Now my wife thinks that we have found our way back to each other and is asking me to give it another go. She feels that if we really couldn't stay apart, there must be reasons deep down for it. I somewhat agree… i care and love her so much, but was starting to move on. I feel that the new relationship i was having with this new wonderful woman got trampled on due to an ex that was changing her mind. Don't get me wrong, i played a big part in that too.. i had a very hard time not wanting to see the ex.

Today we are a final decision stage, she wants to know what i want to do.. and i just can't seem to figure it out. I didn't want her to leave, but she did… and i remained her friend. I started to move on (maybe too soon?), and part of me wished she did too.. maybe we would both be in a better place. Rather than feeling like we're going through a massive breakup again. 

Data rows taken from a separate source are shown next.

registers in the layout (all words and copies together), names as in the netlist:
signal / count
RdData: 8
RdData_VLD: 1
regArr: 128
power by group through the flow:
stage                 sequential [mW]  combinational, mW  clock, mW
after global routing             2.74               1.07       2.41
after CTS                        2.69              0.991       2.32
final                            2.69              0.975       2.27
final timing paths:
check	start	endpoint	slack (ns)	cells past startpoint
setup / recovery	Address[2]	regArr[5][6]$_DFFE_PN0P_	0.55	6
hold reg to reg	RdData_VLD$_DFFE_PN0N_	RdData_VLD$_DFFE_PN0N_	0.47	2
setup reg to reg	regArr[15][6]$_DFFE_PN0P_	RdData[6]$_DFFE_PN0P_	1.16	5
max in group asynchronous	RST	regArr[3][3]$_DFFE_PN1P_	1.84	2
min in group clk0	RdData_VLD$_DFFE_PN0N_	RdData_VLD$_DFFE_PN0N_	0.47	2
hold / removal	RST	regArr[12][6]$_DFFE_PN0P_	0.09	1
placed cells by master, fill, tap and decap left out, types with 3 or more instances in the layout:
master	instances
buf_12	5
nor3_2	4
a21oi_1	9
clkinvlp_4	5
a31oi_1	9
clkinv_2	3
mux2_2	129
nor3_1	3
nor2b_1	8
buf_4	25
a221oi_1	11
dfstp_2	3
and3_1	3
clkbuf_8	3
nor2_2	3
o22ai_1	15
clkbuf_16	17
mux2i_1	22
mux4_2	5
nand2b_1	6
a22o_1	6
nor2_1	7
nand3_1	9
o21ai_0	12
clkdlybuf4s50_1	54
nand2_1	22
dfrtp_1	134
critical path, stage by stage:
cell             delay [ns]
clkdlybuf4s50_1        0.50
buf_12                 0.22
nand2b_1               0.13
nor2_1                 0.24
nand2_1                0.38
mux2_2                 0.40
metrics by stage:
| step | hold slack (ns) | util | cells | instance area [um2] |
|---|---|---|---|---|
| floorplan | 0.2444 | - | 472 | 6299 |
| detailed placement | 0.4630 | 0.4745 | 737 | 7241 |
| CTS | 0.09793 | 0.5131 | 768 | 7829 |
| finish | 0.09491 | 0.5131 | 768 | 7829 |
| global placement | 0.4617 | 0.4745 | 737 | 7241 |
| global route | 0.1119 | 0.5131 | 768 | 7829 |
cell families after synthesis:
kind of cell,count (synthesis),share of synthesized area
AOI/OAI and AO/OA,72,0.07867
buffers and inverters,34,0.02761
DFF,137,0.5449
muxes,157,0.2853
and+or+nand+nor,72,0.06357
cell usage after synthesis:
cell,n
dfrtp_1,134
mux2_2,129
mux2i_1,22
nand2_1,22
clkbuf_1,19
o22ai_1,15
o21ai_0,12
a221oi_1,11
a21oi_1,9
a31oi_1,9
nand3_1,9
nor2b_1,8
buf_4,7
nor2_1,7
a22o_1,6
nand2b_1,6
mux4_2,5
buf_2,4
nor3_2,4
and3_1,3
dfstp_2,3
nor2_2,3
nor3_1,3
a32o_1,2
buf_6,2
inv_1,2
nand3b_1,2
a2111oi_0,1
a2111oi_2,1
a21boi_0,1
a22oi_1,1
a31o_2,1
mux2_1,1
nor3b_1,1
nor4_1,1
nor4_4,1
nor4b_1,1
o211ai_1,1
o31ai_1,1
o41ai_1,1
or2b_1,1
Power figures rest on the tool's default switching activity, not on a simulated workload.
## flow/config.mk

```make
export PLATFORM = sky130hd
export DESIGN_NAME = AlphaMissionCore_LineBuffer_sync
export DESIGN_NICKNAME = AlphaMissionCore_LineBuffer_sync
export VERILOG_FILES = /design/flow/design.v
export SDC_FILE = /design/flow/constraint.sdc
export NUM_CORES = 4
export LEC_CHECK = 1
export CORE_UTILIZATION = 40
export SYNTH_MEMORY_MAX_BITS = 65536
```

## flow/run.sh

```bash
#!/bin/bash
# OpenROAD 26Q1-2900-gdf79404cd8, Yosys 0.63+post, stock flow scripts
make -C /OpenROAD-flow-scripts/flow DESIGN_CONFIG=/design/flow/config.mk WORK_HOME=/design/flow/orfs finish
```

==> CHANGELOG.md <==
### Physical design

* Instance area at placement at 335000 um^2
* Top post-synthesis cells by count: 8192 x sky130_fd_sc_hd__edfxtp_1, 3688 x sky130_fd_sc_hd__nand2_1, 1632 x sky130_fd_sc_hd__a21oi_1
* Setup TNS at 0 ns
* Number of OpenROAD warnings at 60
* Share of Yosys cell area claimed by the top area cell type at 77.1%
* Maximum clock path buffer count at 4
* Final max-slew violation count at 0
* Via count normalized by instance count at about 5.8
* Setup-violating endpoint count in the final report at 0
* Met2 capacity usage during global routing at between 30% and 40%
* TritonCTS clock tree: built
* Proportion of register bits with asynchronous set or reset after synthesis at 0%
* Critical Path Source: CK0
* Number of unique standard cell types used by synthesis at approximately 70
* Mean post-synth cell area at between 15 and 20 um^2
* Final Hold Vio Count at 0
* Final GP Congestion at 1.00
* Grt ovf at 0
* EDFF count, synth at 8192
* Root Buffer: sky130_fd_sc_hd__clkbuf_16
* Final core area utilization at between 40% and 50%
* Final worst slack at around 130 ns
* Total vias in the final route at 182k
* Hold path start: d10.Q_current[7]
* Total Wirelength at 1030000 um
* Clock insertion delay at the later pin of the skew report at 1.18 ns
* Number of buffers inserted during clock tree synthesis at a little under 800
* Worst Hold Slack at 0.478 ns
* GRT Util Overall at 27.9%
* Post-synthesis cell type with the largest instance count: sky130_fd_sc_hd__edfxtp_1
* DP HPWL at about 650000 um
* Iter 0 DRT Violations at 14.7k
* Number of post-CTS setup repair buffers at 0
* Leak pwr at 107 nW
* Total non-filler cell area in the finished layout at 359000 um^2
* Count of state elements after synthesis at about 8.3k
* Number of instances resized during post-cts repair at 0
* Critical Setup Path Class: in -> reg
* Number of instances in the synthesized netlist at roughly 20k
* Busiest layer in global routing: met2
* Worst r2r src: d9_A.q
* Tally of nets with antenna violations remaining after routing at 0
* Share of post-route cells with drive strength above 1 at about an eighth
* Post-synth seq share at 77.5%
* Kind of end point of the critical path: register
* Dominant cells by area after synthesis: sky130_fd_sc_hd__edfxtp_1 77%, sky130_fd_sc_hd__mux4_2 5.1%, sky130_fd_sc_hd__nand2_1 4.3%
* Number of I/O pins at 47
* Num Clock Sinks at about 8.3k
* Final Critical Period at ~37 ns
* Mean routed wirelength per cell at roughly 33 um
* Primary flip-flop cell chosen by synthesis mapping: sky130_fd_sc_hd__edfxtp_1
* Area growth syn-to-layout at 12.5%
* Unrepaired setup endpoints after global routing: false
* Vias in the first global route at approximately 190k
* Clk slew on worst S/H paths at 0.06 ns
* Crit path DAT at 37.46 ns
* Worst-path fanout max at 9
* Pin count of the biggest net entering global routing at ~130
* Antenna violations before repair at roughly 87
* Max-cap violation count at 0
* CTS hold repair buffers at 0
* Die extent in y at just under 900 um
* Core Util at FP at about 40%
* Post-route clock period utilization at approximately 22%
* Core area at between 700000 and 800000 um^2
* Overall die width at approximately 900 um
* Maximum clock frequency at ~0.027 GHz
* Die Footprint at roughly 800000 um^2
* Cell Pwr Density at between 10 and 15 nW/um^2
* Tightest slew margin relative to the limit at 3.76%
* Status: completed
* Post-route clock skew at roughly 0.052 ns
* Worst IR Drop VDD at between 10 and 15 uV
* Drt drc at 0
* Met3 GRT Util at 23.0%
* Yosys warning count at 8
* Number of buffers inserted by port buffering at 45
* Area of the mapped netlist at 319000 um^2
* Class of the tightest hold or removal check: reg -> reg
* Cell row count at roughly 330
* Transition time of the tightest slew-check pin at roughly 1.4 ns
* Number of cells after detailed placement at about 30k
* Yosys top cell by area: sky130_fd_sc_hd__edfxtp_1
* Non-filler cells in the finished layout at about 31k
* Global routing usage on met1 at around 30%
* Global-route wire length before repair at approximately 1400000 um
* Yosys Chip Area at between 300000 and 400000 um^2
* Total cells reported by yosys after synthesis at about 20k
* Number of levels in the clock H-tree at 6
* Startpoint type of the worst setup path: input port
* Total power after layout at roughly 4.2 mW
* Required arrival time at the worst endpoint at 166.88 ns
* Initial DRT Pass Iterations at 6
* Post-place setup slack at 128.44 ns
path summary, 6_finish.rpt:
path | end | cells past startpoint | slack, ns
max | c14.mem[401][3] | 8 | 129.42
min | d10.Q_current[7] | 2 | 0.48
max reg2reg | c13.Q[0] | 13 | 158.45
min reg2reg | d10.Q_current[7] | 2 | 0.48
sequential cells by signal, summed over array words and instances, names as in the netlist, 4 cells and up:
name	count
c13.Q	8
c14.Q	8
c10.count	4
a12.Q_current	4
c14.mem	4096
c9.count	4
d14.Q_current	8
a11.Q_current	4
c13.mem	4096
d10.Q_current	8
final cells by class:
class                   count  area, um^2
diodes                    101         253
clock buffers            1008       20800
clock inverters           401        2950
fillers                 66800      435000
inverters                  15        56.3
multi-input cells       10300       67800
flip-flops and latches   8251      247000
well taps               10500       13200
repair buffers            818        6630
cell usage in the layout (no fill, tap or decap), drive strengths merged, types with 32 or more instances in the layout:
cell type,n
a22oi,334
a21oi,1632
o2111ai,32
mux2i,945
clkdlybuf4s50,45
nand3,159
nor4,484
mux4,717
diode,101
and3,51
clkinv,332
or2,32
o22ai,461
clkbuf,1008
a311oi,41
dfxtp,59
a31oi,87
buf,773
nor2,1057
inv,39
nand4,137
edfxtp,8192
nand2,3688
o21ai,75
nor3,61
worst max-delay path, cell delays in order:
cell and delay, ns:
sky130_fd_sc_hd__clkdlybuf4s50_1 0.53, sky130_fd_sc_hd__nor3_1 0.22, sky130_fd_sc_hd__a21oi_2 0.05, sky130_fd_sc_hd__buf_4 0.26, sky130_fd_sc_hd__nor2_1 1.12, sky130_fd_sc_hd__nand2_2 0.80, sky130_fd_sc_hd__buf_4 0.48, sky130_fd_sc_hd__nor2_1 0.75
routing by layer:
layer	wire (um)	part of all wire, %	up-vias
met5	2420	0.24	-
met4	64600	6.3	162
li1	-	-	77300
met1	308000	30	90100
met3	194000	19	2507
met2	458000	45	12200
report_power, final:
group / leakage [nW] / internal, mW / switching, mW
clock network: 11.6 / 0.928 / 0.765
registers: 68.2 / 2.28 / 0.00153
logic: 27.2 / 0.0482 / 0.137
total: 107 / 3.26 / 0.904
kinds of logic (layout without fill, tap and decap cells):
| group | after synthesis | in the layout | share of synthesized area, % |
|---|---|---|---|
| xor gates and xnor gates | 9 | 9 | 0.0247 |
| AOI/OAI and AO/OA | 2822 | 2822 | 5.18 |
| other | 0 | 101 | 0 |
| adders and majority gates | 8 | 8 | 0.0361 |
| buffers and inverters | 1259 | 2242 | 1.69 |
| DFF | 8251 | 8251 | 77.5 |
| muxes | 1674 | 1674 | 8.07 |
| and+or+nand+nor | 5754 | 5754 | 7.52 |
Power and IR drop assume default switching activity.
**flow/config.mk**
```make
export PLATFORM = sky130hd
export DESIGN_NAME = ROM
export DESIGN_NICKNAME = ROM
export VERILOG_FILES = /design/flow/design.v
export SDC_FILE = /design/flow/constraint.sdc
export NUM_CORES = 4
export LEC_CHECK = 1
export CORE_AREA = 10 10 70 70
export DIE_AREA = 0 0 80 80
```
**flow/constraint.sdc**
```tcl
current_design ROM

set clk_period 2.1
set clk_io_pct 0.2

create_clock -name clk0 -period $clk_period

set non_clock_inputs [all_inputs -no_clocks]
set_input_delay [expr $clk_period * $clk_io_pct] -clock clk0 $non_clock_inputs
set_output_delay [expr $clk_period * $clk_io_pct] -clock clk0 [all_outputs]
```
**flow/run.sh**
```bash
#!/bin/bash
# OpenROAD 26Q1-2900-gdf79404cd8, Yosys 0.63+post, stock flow scripts
make -C /OpenROAD-flow-scripts/flow DESIGN_CONFIG=/design/flow/config.mk WORK_HOME=/design/flow/orfs finish
```
**flow/design.v**
```verilog
module ROM(
    input[3:0] address,
    output reg [7:0] dout
);
    always @(*)
        case (address)
        0: dout <= {4'b0011 , 4'b0000 };  
        1: dout <= {4'b0000 , 4'b1010 };  
        2: dout <= {4'b0111 , 4'b0100 };  
        3: dout <= {4'b0101 , 4'b0001 };  
        4: dout <= {4'b0001  , 4'b0000 };  
        5: dout <= {4'b1111   , 4'b0101 };
        default: dout <= 8'bxxxxxxxx;
    endcase
endmodule
```
==> Slide: Implementation Results <==
Run Summary

Cells and area
  – Area growth syn-to-layout: 228.9%
  – Final core occ: 0.09158
  – Fin area: around 310 sq um
  – Flop count: 0
  – Non-Filler Instances: about 73
  – Flop area: 0 sq um
  – Clock buffer count: 0
  – Share of post-route cells with drive strength above 1: 0.3704

Run
  – OpenROAD warning count: 32
  – MaxCap Viol Count: 0

Yosys
  – YS chip area: approximately 95 sq um
  – Synth Seq Share: 0
  – Yosys Instances: 14
  – Adder-Cell Fraction of Synth Area: 0
  – Distinct lib cells used: 12
  – Post-Synthesis Cells: 14
  – XOR-XNOR Cells, Area Fraction: 0
  – Syn Std Cell Area: roughly 95 sq um
  – Post-synth top area cell: nand2b_4
  – Ao+oa area frac: 0.2368
  – Top cells by area: nand2b_4 (14%), nand2b_1 (13%), nand4bb_1 (12%)
  – Simple share: 0.6447
  – Top area contributor share: 0.1447
  – YS warnings: 1
  – Syn Area/Cell: a little under 7 sq um
  – Area fraction in mux cells: 0
  – Top non-seq family: simple AND/OR/NAND/NOR gates

Worst setup path
  – Max Fanout on Critical Path: 6
  – Worst path bufs/invs: 2
  – Req. time, crit path: ~1.7 ns
  – Crit-path slowest cell: clkdlybuf4s50_1
  – Startpoint class of the critical path: input port
  – CP arrival: 1.59 ns
  – Largest stage delay, worst path: 0.48 ns
  – Crit end category: output pin
  – CP cell instances: dlygate4sd2_1 > nand4bb_4 > o21ai_0 > clkdlybuf4s50_1
  – Family with the most delay on the worst path: buffers and inverters
  – Worst setup path start: address[1]
  – Crit path kind: in2out

STA
  – Hold Slack: 1.379 ns
  – Setup WS post-layout: 0.08711 ns
  – Fmax: a little under 500 MHz
  – Slew Limit Fails: 0
  – Period minus WS final: between 2 and 2.5 ns
  – Final hold violation count: 0
  – Tightest Pin Transition: roughly 0.32 ns
  – Cycle use final: 0.9585
  – Setup_tns: 0 ns
  – Slew headroom: 0.7879
  – Final setup viols: 0

Worst hold path
  – Worst Hold Class: in2out
  – Hold_sp: address[2]
  – Hold depth: 3
  – Hold Path End: dout[4]

Die
  – Floorplan utilization: 0.02784
  – Core ar.: around 3400 sq um
  – Rows: 21
  – Die Y: ~80 um
  – Die area: 6400 sq um
  – I/O pin count: 12
  – Die Wd: around 80 um

Global routing
  – Initial antenna violation count: 0
  – First-pass GRT wire length: roughly 600 um
  – Largest net degree at the start of global routing: 8
  – GRT Resource Usage Total: 0.01109
  – Grt ovf: 0
  – Number of global-route vias before repair: approximately 130

Place
  – DP Area: 280.3 sq um
  – Routability Congestion: roughly 0.76
  – DP Worst Slack: -0.2072 ns
  – IO Port Bufs: 12
  – Placed insts: between 70 and 80

Detailed routing
  – N_diodes: 0
  – DRC Markers: 0
  – Routed WL per cell: 6.411 um
  – Vias: between 150 and 200
  – Vias per Instance: approximately 2.2
  – Final wirelength: between 400 and 500 um
  – DRT Pass-1 Iters: 1
  – Antenna Nets Post-Route: 0
  – DR iter-0 viols: 0

Pwr
  – Leakage: ~0.11 nW
  – Worst vdd ir: 0.01832 mV
  – Pwr dens: around 130 nW/um^2
  – Total power: about 40 uW

Clock network
  – Postcts setup bufs: 0
  – CTS hold repair buffers: 0

Status
  – Status: finished clean
## per-layer routing
layer	track usage	part of all wire	vias to the layer above	wire [um]
met1	0.01519	0.49	69	231
met2	0.01846	0.37	9	172
li1	-	-	79	-
met4	0	0	0	0
met5	0	0	-	0
met3	0.002273	0.14	0	64
## where the power goes
group	internal (mW)	leakage (nW)	switching, mW
clock	0	0	0
sequential	0	0	0
combinational	0.0239	0.109	0.0159
total	0.0239	0.109	0.0159
## cell usage after synthesis
| cell type | number |
|---|---|
| a21oi_1 | 2 |
| nand2b_1 | 2 |
| buf_4 | 1 |
| inv_1 | 1 |
| nand2b_4 | 1 |
| nand4bb_1 | 1 |
| nor2_1 | 1 |
| nor3_1 | 1 |
| nor4b_1 | 1 |
| o21ai_0 | 1 |
| o31ai_1 | 1 |
| or3_1 | 1 |
## area by class of cell
class                      count  area [sq um]
fill                         399          3103
multi-input combinational     12         130.1
timing repair buffer          14         121.4
tap                           46         57.56
inverter                       1         3.754
## cell usage in the layout (no fill, tap or decap)
master	synthesis	routed
clkdlybuf4s50_1	0	7
dlygate4sd2_1	0	3
nand2b_4	1	2
a21oi_1	2	2
clkbuf_2	0	2
buf_4	1	2
nor3_4	0	1
nand4bb_4	0	1
o31ai_2	0	1
or3_1	1	1
inv_1	1	1
o21ai_0	1	1
nor2_1	1	1
nor4b_2	0	1
nand2b_1	2	1
## worst max path at each step
stage	endpoint	cells past startpoint	slack, ns
after CTS	dout[2]	4	0.01
after global routing	dout[2]	4	-0.01
final	dout[6]	4	0.09
## kinds of logic (layout without fill, tap and decap cells)
kind of cell | Yosys count | in the layout
buffers and inverters | 2 | 15
AOI/OAI and AO/OA | 4 | 4
and+or+nand+nor | 8 | 8
## repair_timing
| item | CTS | global route |
|---|---|---|
| resized | 8 | 7 |
| endpoints found under the setup margin | 8 | 1 |
| pin swaps | 1 | 0 |
Power is estimated from default activity; no workload was simulated.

This is of course a very condensed version of what happened. But the facts are, we were always good friends, had a good family and regular sex life. But she was unfaithful many, many times… with a few men. And when it was all coming to an end, i found out, and here we are. I love her, I forgive her, but i just can't go through that again, and am having a very hard time letting go of someone that i cared so much about, for so long. Is there a real chance to start over, or do you just pick up and move one… putting yourself first. I always believed that marriage was "in good times, and bad times" about sticking together.

Thanks for listening.


----------



## Dedicated2Her (Nov 13, 2010)

Just because she needs you, doesn't means she loves you. Just a thought.

Also, has she changed as a person? What has she done to deal with her baggage? 7 months is not long enough even with intensive individual therapy.


----------



## BigMac (Oct 29, 2012)

I stopped reading here :



> Last year i found out that she had been unfaithful throughout our entire marriage… with 3 different men, and one emotionally.


My advice is ABSOLUTELY NO . Period !

Not with 1, not with 2 but with 3 and 1 emotional !!! 

C'mon man !

Are they ONLY 3 ?

Or if you push her they'll pop up as mushrooms after the rain ?!?!?!

NO ! NO ! NO and NO ! Period.

If it was one you can say hm ok, she was not in a clear state of mind , emotionally drained etc ... but 3+ ... c'mon man !


----------



## Traveller321 (Nov 26, 2012)

It's just me, but I would tell her to p*ss off.


----------



## Orpheus (Jul 6, 2012)

Depends on how badly you need sex. If it's worth another lost decade of your life and a train load of pain then I think you should totally pretend that your exwife loves you again. 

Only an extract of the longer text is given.